In March, officials in the heavily polluted Tangshan City steel center of northern Hebei province threatened to revoke emissions permits and suspend operating licenses at four steel mills after environmental inspectors found they were ignoring shutdown orders during a regional smog alert.
The mills were fined 1 million yuan (U.S. $154,400) each and the "persons responsible" were detained, the Morning Post reported on March 14.
The case of the four mills appeared to have several implications.
First, it suggested that inspectors from the central government's Ministry of Ecology and Environment (MEE) have continued to exert power over industrial interests after publicizing sweeping criticisms of the National Energy Administration (NEA) in January.
In their report, the investigators blasted the NEA for failures to implement "Xi Jinping's thoughts on ecological civilization" by allowing unneeded coal-fired power plants to be built. The inspectors demanded "rectification" in an open clash over environmental policies.
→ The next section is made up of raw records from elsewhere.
===== src/rtl/jtag_tap_ctrl.sv =====
// Parametrised IEEE 1149.1 TAP controller: 16-state FSM, IR, and the
// BYPASS / IDCODE / USER data registers. USER has parallel capture and
// update hooks for SoC debug logic.
module jtag_tap_ctrl #(
  parameter int                    IR_LEN       = 4,
  parameter logic [31:0]           IDCODE_VAL   = 32'h1000_0001,
  parameter int                    USER_DR_LEN  = 8,
  parameter logic [IR_LEN-1:0]     IDCODE_INSTR = IR_LEN'(1),
  parameter logic [IR_LEN-1:0]     USER_INSTR   = IR_LEN'(2)
) (
  input  logic                   tck,
  input  logic                   trst_n,
  jtag_tap_ctrl_if.slave         jtag,
  output logic [3:0]             state,
  output logic [IR_LEN-1:0]      instruction,
  input  logic [USER_DR_LEN-1:0] user_dr_in,
  output logic [USER_DR_LEN-1:0] user_dr_out,
  output logic                   user_update
);

  typedef enum logic [3:0] {
    TLR    = 4'hF, RTI    = 4'hC,
    SEL_DR = 4'h7, CAP_DR = 4'h6, SH_DR  = 4'h2, EX1_DR = 4'h1,
    PAU_DR = 4'h3, EX2_DR = 4'h0, UPD_DR = 4'h5,
    SEL_IR = 4'h4, CAP_IR = 4'hE, SH_IR  = 4'hA, EX1_IR = 4'h9,
    PAU_IR = 4'hB, EX2_IR = 4'h8, UPD_IR = 4'hD
  } tap_state_e;

  tap_state_e state_reg, state_next;

  logic [IR_LEN-1:0]      ir_sr_reg;
  logic [IR_LEN-1:0]      instruction_reg;
  logic                   bypass_reg;
  logic [31:0]            idcode_sr_reg;
  logic [USER_DR_LEN-1:0] user_sr_reg;
  logic [USER_DR_LEN-1:0] user_dr_out_reg;
  logic                   user_update_reg;
  logic                   tdo_reg, tdo_next;
  logic                   tdo_oe_reg, tdo_oe_next;

  logic sel_idcode, sel_user;
  logic [USER_DR_LEN-1:0] user_shift;

  assign sel_idcode = (instruction_reg == IDCODE_INSTR);
  assign sel_user   = (instruction_reg == USER_INSTR);

  // USER shift-right path built bitwise so a 1-bit register needs no special case.
  assign user_shift[USER_DR_LEN-1] = jtag.tdi;
  generate
    for (genvar gi = 0; gi < USER_DR_LEN - 1; gi++) begin : g_user_shift
      assign user_shift[gi] = user_sr_reg[gi+1];
    end
  endgenerate

  // TAP state register.
  always_ff @(posedge tck or negedge trst_n) begin
    if (!trst_n) state_reg <= TLR;
    else         state_reg <= state_next;
  end

  // TAP next-state decode from tms.
  always_comb begin
    state_next = TLR;
    case (state_reg)
      TLR:     state_next = jtag.tms ? TLR    : RTI;
      RTI:     state_next = jtag.tms ? SEL_DR : RTI;
      SEL_DR:  state_next = jtag.tms ? SEL_IR : CAP_DR;
      CAP_DR:  state_next = jtag.tms ? EX1_DR : SH_DR;
      SH_DR:   state_next = jtag.tms ? EX1_DR : SH_DR;
      EX1_DR:  state_next = jtag.tms ? UPD_DR : PAU_DR;
      PAU_DR:  state_next = jtag.tms ? EX2_DR : PAU_DR;
      EX2_DR:  state_next = jtag.tms ? UPD_DR : SH_DR;
      UPD_DR:  state_next = jtag.tms ? SEL_DR : RTI;
      SEL_IR:  state_next = jtag.tms ? TLR    : CAP_IR;
      CAP_IR:  state_next = jtag.tms ? EX1_IR : SH_IR;
      SH_IR:   state_next = jtag.tms ? EX1_IR : SH_IR;
      EX1_IR:  state_next = jtag.tms ? UPD_IR : PAU_IR;
      PAU_IR:  state_next = jtag.tms ? EX2_IR : PAU_IR;
      EX2_IR:  state_next = jtag.tms ? UPD_IR : SH_IR;
      UPD_IR:  state_next = jtag.tms ? SEL_DR : RTI;
      default: state_next = TLR;
    endcase
  end

  // Instruction shift register: capture the mandatory 01 pattern, shift LSB first.
  always_ff @(posedge tck or negedge trst_n) begin
    if (!trst_n) begin
      ir_sr_reg <= '0;
    end else if (state_reg == CAP_IR) begin
      ir_sr_reg <= IR_LEN'(1);
    end else if (state_reg == SH_IR) begin
      ir_sr_reg <= {jtag.tdi, ir_sr_reg[IR_LEN-1:1]};
    end
  end

  // Active instruction: held at IDCODE while in TLR, loaded in UPD_IR.
  always_ff @(posedge tck or negedge trst_n) begin
    if (!trst_n) begin
      instruction_reg <= IDCODE_INSTR;
    end else if (state_reg == TLR) begin
      instruction_reg <= IDCODE_INSTR;
    end else if (state_reg == UPD_IR) begin
      instruction_reg <= ir_sr_reg;
    end
  end

  // BYPASS register: only moves when neither IDCODE nor USER is selected.
  always_ff @(posedge tck or negedge trst_n) begin
    if (!trst_n) begin
      bypass_reg <= 1'b0;
    end else if (!sel_idcode && !sel_user) begin
      if (state_reg == CAP_DR)     bypass_reg <= 1'b0;
      else if (state_reg == SH_DR) bypass_reg <= jtag.tdi;
    end
  end

  // IDCODE register: capture the fixed id, shift right with tdi into bit 31.
  always_ff @(posedge tck or negedge trst_n) begin
    if (!trst_n) begin
      idcode_sr_reg <= '0;
    end else if (sel_idcode) begin
      if (state_reg == CAP_DR)     idcode_sr_reg <= IDCODE_VAL;
      else if (state_reg == SH_DR) idcode_sr_reg <= {jtag.tdi, idcode_sr_reg[31:1]};
    end
  end

  // USER register: parallel capture from SoC, serial shift, parallel update to SoC.
  always_ff @(posedge tck or negedge trst_n) begin
    if (!trst_n) begin
      user_sr_reg     <= '0;
      user_dr_out_reg <= '0;
      user_update_reg <= 1'b0;
    end else begin
      user_update_reg <= 1'b0;
      if (sel_user) begin
        case (state_reg)
          CAP_DR: user_sr_reg <= user_dr_in;
          SH_DR:  user_sr_reg <= user_shift;
          UPD_DR: begin
            user_dr_out_reg <= user_sr_reg;
            user_update_reg <= 1'b1;
          end
          default: ;
        endcase
      end
    end
  end

  // Serial output select; only the two shift states drive the pin.
  always_comb begin
    tdo_next    = 1'b0;
    tdo_oe_next = 1'b0;
    case (state_reg)
      SH_IR: begin
        tdo_next    = ir_sr_reg[0];
        tdo_oe_next = 1'b1;
      end
      SH_DR: begin
        tdo_oe_next = 1'b1;
        if (sel_idcode)    tdo_next = idcode_sr_reg[0];
        else if (sel_user) tdo_next = user_sr_reg[0];
        else               tdo_next = bypass_reg;
      end
      default: ;
    endcase
  end

  // tdo changes on falling tck so the probe samples a stable bit on the rising edge.
  always_ff @(negedge tck or negedge trst_n) begin
    if (!trst_n) begin
      tdo_reg    <= 1'b0;
      tdo_oe_reg <= 1'b0;
    end else begin
      tdo_reg    <= tdo_next;
      tdo_oe_reg <= tdo_oe_next;
    end
  end

  assign jtag.tdo    = tdo_reg;
  assign jtag.tdo_oe = tdo_oe_reg;
  assign state       = state_reg;
  assign instruction = instruction_reg;
  assign user_dr_out = user_dr_out_reg;
  assign user_update = user_update_reg;

endmodule


===== src/flat_wrapper.sv =====
// flat-port wrapper written by rule: the top's interface ports become plain ports
module jtag_tap_ctrl_flat 
#(
  parameter int                    IR_LEN       = 4,
  parameter logic [31:0]           IDCODE_VAL   = 32'h1000_0001,
  parameter int                    USER_DR_LEN  = 8,
  parameter logic [IR_LEN-1:0]     IDCODE_INSTR = IR_LEN'(1),
  parameter logic [IR_LEN-1:0]     USER_INSTR   = IR_LEN'(2)
)
  (tck, trst_n, state, instruction, user_dr_in, user_dr_out, user_update, jtag_tms, jtag_tdi, jtag_tdo, jtag_tdo_oe);
  jtag_tap_ctrl_if jtag_i ();
  input  logic tck;
  input  logic trst_n;
  output logic [3:0] state;
  output logic [IR_LEN-1:0] instruction;
  input  logic [USER_DR_LEN-1:0] user_dr_in;
  output logic [USER_DR_LEN-1:0] user_dr_out;
  output logic user_update;
  input wire logic [$bits(jtag_i.tms)-1:0] jtag_tms;
  input wire logic [$bits(jtag_i.tdi)-1:0] jtag_tdi;
  output wire logic [$bits(jtag_i.tdo)-1:0] jtag_tdo;
  output wire logic [$bits(jtag_i.tdo_oe)-1:0] jtag_tdo_oe;
  assign jtag_i.tms = jtag_tms;
  assign jtag_i.tdi = jtag_tdi;
  assign jtag_tdo = jtag_i.tdo;
  assign jtag_tdo_oe = jtag_i.tdo_oe;
  jtag_tap_ctrl #(.IR_LEN(IR_LEN), .IDCODE_VAL(IDCODE_VAL), .USER_DR_LEN(USER_DR_LEN), .IDCODE_INSTR(IDCODE_INSTR), .USER_INSTR(USER_INSTR)) u_core (.tck(tck), .trst_n(trst_n), .jtag(jtag_i), .state(state), .instruction(instruction), .user_dr_in(user_dr_in), .user_dr_out(user_dr_out), .user_update(user_update));
endmodule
In the case of the Tangshan steelmakers, the MEE also crossed political barriers, forcing municipal officials to threaten plant owners with criminal penalties.
The increased focus on the steel industry has also been notable for its crackdown on both carbon emissions and smog. For years, state media have covered carbon emissions and visible air pollution as separate issues without acknowledging that the steel industry is a major source of both problems.
But it is too soon to say whether the appearance of more extensive environmental enforcement will translate into political power over the polluting industries.
The fines assessed against the Tangshan mills remain modest and little more than a cost of doing business. Tariff measures imposed on the steelmakers may also motivate them to reduce output, but they have stopped short of a direct order to make cuts.
The government's warnings to officials in the steel industry have yet to measure up to tougher steps that the government has taken against internet platform providers for anti-monopoly law violations and expansions in the financial services industry.
In a commentary on April 21, S&P Global Platts Analytics said that the government pressure on the steel industry has had little effect on rising crude steel production.
Output climbed 19.1 percent from a year earlier in March to over 94 million metric tons (mmt), pushing first-quarter production of 271 mmt up 15.6 percent, the National Bureau of Statistics (NBS) said. The surge continued with a 13-percent year-on-year gain in early April, Platts reported.
Platts called the response to government pressure a "market-moving mirage" as steelmakers took advantage of stronger prices to reap higher profits from demand driven by expectations of tightening supplies.
"The Tangshan cuts were priced in and the market may look at the output data and realize fears of steel supply shortages were unfounded," said Platts.
In the past week, the steel market has turned volatile as iron ore costs hit record levels, pushing prices for some steel products to new highs and prompting inflation concerns.
First-quarter industry profits soared 247 percent from a year earlier to 73.4 billion yuan (U.S. $11.3 billion), the China Iron and Steel Industry Association (CISA) and Xinhua reported.
"Coming out of the pandemic, with lots of stimulus in the U.S., the EU, Japan and a few others, demand for steel is brisk and prices are high," said Gary Hufbauer, nonresident senior fellow at the Peterson Institute for International Economics in Washington.
"My guess is that Beijing will wink at the disobedient steel firms as long as the market is strong," Hufbauer said.
Market strength and political strength may both be critical factors in the outcome.
On Friday, Tangshan City authorities rolled out new measures, leaving the outcome uncertain. Steel mills were ordered not to fabricate or spread price hike information on iron ore, Bloomberg News said.
So far, Xi has appeared to be unwilling to confront the steelmakers with a direct order to cut output, leaving environmental officials to test their powers with uncertain support as soaring commodity prices complicate the government's plans.